If you have a cat, you must read this book.  If you don’t have a cat and don’t WANT to suddenly have a cat, definitely DON’T read this book.  If you hate cats, you won’t read this book anyway, so I suppose you’re safe there.

She and Her Cat hooked me from page one with a narrator who spoke to me while lying on the street, in the rain, contemplating his own death.  I’ve been in a pretty dark place myself these past few weeks for a variety of reasons (isn’t it nice how life gives us variety?), so I was about to switch back over to the Jenny Lawson books I’ve been guzzling these days (she’s AMAZING), but then a woman walked by the narrator and the world of the story was suddenly a place I wanted to stay for a while.  And that was strange since it’s a book of short stories, which I normally don’t read.  It’s also a translated book, which usually bugs me because I can feel the awkwardness of that language gap.  AND it’s from an author who is famous for manga/anime, which is not a genre where you’ll ever find me.

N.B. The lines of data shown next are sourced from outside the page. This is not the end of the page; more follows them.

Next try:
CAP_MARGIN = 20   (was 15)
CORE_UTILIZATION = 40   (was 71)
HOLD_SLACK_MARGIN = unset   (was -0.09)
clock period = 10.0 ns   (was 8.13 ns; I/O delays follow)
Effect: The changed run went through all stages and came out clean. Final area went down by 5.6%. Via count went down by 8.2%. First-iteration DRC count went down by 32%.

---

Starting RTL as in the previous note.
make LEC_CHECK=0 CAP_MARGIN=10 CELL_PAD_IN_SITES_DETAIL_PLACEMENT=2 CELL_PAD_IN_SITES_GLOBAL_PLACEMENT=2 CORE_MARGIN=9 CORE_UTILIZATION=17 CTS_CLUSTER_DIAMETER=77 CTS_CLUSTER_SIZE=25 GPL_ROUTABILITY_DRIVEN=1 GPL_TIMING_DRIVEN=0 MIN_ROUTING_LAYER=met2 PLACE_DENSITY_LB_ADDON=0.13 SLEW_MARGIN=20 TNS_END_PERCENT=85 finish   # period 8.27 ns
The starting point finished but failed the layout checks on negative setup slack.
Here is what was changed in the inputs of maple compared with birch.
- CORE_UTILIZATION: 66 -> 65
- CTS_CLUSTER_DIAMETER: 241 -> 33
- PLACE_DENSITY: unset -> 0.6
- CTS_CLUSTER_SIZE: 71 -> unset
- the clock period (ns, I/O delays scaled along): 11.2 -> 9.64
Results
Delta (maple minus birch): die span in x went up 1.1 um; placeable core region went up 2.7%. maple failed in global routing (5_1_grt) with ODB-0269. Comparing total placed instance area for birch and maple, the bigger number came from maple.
Setup of job 6764:
Design synth_top, start of the top module:
module synth_top(
    input clk,
    input rst,
    input btnL,
    input [15:0] sw,
    output [3:0] led,
	output pmod_1,	 
	output pmod_2,	 
	output pmod_4	 
    );
For scale: roughly 6400 cells after synthesis, about 290 flip-flops.
clock: 52.9 ns
lec_check: 0
cap_margin: 40
core_margin: 2
core_utilization: 44
cts_cluster_diameter: 88
cts_cluster_size: 25
gpl_routability_driven: 0
place_density: 0.37
setup_slack_margin: 5.0
slew_margin: 20
run.sh (not shown) runs the stock make flow with config.mk's settings and CLKGATE_MAP_FILE=.
Although job 6764 finished all stages, its layout failed final checks on setup timing.
For job 6210, these inputs were changed with respect to job 6764:
- clearing GPL_ROUTABILITY_DRIVEN, which used to be 0
- clearing CTS_CLUSTER_DIAMETER, which used to be 88
- clearing CTS_CLUSTER_SIZE, which used to be 25
- swapping 40 for 20 in CAP_MARGIN
- clearing SETUP_SLACK_MARGIN, which used to be 5.0
- swapping 44 for 27 in CORE_UTILIZATION
- clearing PLACE_DENSITY, which used to be 0.37
- swapping 52.9 for 123.0 in the clock period (ns, I/O delays scaled along)
## What came out
- Delta (job 6210 minus job 6764): final layout net count moved down; clock period minus final worst setup slack moved up; first-pass GRT wire length -19%.
- Share of total power in the clock network: lower on job 6764
- Summary of job 6210 and job 6764: one run falls short of a clean finish, namely job 6764.
- Final cycle utilization of the critical path on job 6210 is down relative to job 6764.
- Synthesis-to-finish area growth: job 6210 < job 6764
The inputs of job 3718 differ from those of job 6210 as listed below.
- a change of CORE_UTILIZATION from 27 to 61
- a change of the clock period (ns, I/O delays scaled along) from 123.0 to 53.0
Findings:
- Job 6210 finished every step from synthesis to the final layout, and the layout passed the timing, DRC and antenna checks.
- Although it ran to completion, job 3718 produced a layout that fails the final checks because of setup timing.
- Looking at global-route usage, job 3718 sits above job 6210.
- Job 3718 vs job 6210, worst-case setup slack after placement went down by 46.62 ns.
- The lower met3 track utilization from global routing of job 6210 and job 3718 is in job 6210.
> inputs changed (job 3718 -> job 134)
- swapping 61 for 40 in CORE_UTILIZATION
- swapping 53.0 for 100.0 in the clock period (ns, I/O delays scaled along)
Notes after the runs:
Job 3718 and job 134: one clean run, job 134; the rest did not finish clean. [flow] job 3718 | stages: complete | final checks: fail | reason: setup timing. Run comparison: job 3718 critical path's slowest cell sky130_fd_sc_hd__or4b_4; job 134 critical path's slowest cell sky130_fd_sc_hd__or4b_2. Compared with job 3718, job 134 ends up with a smaller final cell area. Comparing portion of total power attributed to combinational logic for job 3718 and job 134, the smaller number came from job 134. Cmp job 3718 and job 134 / utilization after layout / lower: job 134. Combinational gate area (job 134 vs. job 3718) decreases by a few percent. Of job 3718 and job 134, the run reporting the lower via density per instance was job 134. From job 3718 to job 134 the numbers moved as follows: clock-buffer cell count went up by 45%, post-layout period usage of the worst path went down by 68 points, clock-cell share of area went up by 0.73 points, via count of the routed design went down by about 20%. Area of placed instances, job 3718 and job 134, higher one = job 3718. Job 134 vs. job 3718: minimum setup slack in the final design went up by 39.12 ns.

## main
synth_top again, from the RTL that the note above started with.
Settings: LEC_CHECK=0, ABC_AREA=1, CAP_MARGIN=20, CORE_MARGIN=2, CORE_UTILIZATION=70, CTS_CLUSTER_DIAMETER=229, CTS_CLUSTER_SIZE=40, SLEW_MARGIN=20; clock period 68.4 ns.
main got as far as global routing (5_1_grt), where a tool error ended the run.
### main -> the feature branch
Settings: SETUP_SLACK_MARGIN newly set to 5.0; CAP_MARGIN changed from 20 to 40; CTS_CLUSTER_SIZE removed (was 40); CTS_CLUSTER_DIAMETER changed from 229 to 209; GPL_ROUTABILITY_DRIVEN newly set to 1; the clock period (ns, I/O delays scaled along) changed from 68.4 to 69.2.
==> comparison <==
The feature branch got as far as clock tree synthesis (4_1_cts), where a tool error ended the run. Per the comparison of the feature branch with main, number of cells after detailed placement level; post-synthesis mux area share held steady. Comparing main against the feature branch, there is no change at all in total die area. Re floorplan core area: no difference whatsoever between the feature branch and main. Number of enable-type register cells in the synthesized netlist: the feature branch vs main identical. As far as synthesized cell count goes, main and the feature branch are indistinguishable; the numbers are identical. The xor/xnor cell area share of the yosys netlist of the feature branch and that of main are within noise of each other. The feature branch vs main — final RePlAce weighted congestion dropped slightly.
No activity file was given, so power comes from the tool's default toggle rates.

I was surprised.  And I LOVE being surprised by a book.

The style is light.  The stories are short.  The themes are simple.  I finished it in just a few sittings, thinking it read like a delicate piece of lemon meringue pie enjoyed alone at the table late at night.  And then my uncle died last week (sorry to be writing about that again.  I just can’t stop connecting everything I’m reading to whatever current disaster is happening in my life.  My own cheap therapy, I suppose).  As I make arrangements to fly to Phoenix to be with my mom, my reoccurring thought is, “What are you doing?  You can’t change anything.  You can’t make anything better.  AND you barely knew the man.”  And of course, that thought spiraled into, “you can’t do anything about anything in this world, why do you even try?”  And then THAT thought bounced against a line from Shinkai’s story, “I couldn’t do anything about her problems.  I just lived my days at her side.”  And I burst into tears.

I may not be able to do anything about my mother’s broken heart (he was her brother and her best friend, when her friends in general have been dying off), but I can go be at her side.  And that’s when I understood that cats (and yes, pets in general, even the weird ones) have always been better at comfort than humans.  Humans want to fix.  We want to change.  We want what we often cannot have.  But pets don’t care about any of that, they just want to be with us.